Figure 4.

ALK mutations detected in neuroblastoma. (Cited and modified from Mosse YP, Laudenslager M, Longo L, et al. Identification of ALK as a major familial neuroblastoma predisposition gene. Nature. 2008;455(7215):930-5 ⁽⁸⁾ and Uryu K, Nishimura R, Kataoka K, et al. Identification of the genetic and clinical characteristics of neuroblastomas using genome-wide analysis. Oncotarget. 2017;8(64):107513-29 ⁽²⁶⁾. Copyright of the figure belongs to the authors.)

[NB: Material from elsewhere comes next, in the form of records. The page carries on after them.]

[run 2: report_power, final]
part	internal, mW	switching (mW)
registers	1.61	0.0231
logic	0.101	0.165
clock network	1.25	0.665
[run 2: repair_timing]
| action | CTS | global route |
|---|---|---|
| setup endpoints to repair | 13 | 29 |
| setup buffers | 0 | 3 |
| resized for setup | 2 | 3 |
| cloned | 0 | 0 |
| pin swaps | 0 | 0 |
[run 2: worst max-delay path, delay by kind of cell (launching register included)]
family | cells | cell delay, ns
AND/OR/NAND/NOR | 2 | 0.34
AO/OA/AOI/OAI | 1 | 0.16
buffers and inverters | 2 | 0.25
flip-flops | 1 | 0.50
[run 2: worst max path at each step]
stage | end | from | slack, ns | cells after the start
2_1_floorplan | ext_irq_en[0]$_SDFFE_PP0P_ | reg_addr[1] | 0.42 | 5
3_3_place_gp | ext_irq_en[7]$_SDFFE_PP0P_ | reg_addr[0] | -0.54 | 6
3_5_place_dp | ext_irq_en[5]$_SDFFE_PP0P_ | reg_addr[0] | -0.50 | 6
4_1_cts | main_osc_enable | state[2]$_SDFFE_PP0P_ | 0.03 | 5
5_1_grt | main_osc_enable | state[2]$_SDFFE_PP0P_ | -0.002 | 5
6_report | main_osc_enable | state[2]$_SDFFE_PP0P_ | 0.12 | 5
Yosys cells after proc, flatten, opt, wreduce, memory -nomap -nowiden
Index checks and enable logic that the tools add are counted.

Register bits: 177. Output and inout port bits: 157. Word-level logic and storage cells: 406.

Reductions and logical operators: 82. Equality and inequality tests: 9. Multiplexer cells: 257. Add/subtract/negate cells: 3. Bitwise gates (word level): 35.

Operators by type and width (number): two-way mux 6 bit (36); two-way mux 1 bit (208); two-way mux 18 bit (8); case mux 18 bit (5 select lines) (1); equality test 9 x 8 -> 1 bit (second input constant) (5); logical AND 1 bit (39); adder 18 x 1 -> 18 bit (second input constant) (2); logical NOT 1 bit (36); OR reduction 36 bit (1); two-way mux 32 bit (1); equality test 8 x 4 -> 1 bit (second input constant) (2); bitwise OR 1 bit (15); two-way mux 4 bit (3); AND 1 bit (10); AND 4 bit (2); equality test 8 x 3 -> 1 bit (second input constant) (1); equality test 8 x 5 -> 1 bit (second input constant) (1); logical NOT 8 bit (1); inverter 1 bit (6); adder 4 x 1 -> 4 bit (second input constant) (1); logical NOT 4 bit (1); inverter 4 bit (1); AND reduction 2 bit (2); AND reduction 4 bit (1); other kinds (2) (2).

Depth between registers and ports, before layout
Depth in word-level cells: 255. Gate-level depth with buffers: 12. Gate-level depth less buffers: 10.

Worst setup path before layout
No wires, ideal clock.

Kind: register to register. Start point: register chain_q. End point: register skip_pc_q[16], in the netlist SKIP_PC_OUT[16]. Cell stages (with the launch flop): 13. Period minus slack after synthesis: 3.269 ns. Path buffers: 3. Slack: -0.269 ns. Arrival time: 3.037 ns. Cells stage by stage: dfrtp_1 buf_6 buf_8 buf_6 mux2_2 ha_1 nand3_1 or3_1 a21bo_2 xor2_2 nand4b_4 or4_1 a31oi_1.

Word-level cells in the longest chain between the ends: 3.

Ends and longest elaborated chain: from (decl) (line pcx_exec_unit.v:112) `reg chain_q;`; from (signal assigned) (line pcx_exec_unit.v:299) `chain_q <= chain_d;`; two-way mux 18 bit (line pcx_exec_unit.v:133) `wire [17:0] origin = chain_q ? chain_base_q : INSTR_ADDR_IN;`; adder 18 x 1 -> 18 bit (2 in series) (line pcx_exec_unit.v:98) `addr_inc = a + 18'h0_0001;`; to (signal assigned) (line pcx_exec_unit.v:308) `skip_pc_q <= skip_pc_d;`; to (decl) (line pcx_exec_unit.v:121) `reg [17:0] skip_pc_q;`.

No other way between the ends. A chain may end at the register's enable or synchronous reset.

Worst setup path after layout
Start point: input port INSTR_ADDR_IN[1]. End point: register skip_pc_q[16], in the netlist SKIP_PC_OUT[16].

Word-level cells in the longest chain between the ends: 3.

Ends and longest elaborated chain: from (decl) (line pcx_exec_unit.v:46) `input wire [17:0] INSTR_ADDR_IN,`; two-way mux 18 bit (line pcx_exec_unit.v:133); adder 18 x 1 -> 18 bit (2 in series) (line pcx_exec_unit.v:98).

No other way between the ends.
==> config.mk <==
export PLATFORM = sky130hd
export DESIGN_NAME = gpio_port
export DESIGN_NICKNAME = d
export VERILOG_FILES = /design/src/core/gpio_pkg.sv /design/src/core/gpio_port.sv /design/src/core/gpio_edge_vec.sv
export VERILOG_INCLUDE_DIRS = /design/src /design/src/core
export SDC_FILE = /design/constraint.sdc
export NUM_CORES = 1
export LEC_CHECK = 0
export BUFFER_PORTS_ARGS = -buffer_cell sky130_fd_sc_hd__buf_2
export CORE_MARGIN = 5
export CORE_UTILIZATION = 53
export DETAILED_ROUTE_END_ITERATION = 10
export MAX_ROUTING_LAYER = met4
export PLACE_DENSITY = 0.8
export SYNTH_ARGS = -nofsm -noshare
export SYNTH_HDL_FRONTEND = slang
export SYNTH_SLANG_ARGS = --single-unit
==> constraint.sdc <==
create_clock -name clock -period 1.7 [get_ports clock]
set_clock_uncertainty 0.2 [all_clocks]
set_input_delay 0.085 -clock clock [delete_from_list [all_inputs] [get_ports clock]]
set_output_delay 0.085 -clock clock [all_outputs]
set_load 0.005 [all_outputs]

a. COSMIC frequencies of ALK mutations in neuroblastoma from the published literature with functional and therapeutic significance are shown. A blue circle indicates a missense mutation and a green circle indicates a silent mutation. The numbers in the circles represent the reported mutation numbers. The blue box indicates MAM domains and the pink box indicates the tyrosine kinase domain. b. Recurrent copy number (CN) gains in the 2p arm are defined by the MYCN locus on 2p24.3 and the ALK locus on 2p23, where vertical lines indicate common CN gains. High-grade amplifications are drawn in light red whereas simple gains are represented in dark red. c. Kinase activity of ALK mutants determined by in vitro kinase assays using the synthetic YFF peptide as a substrate.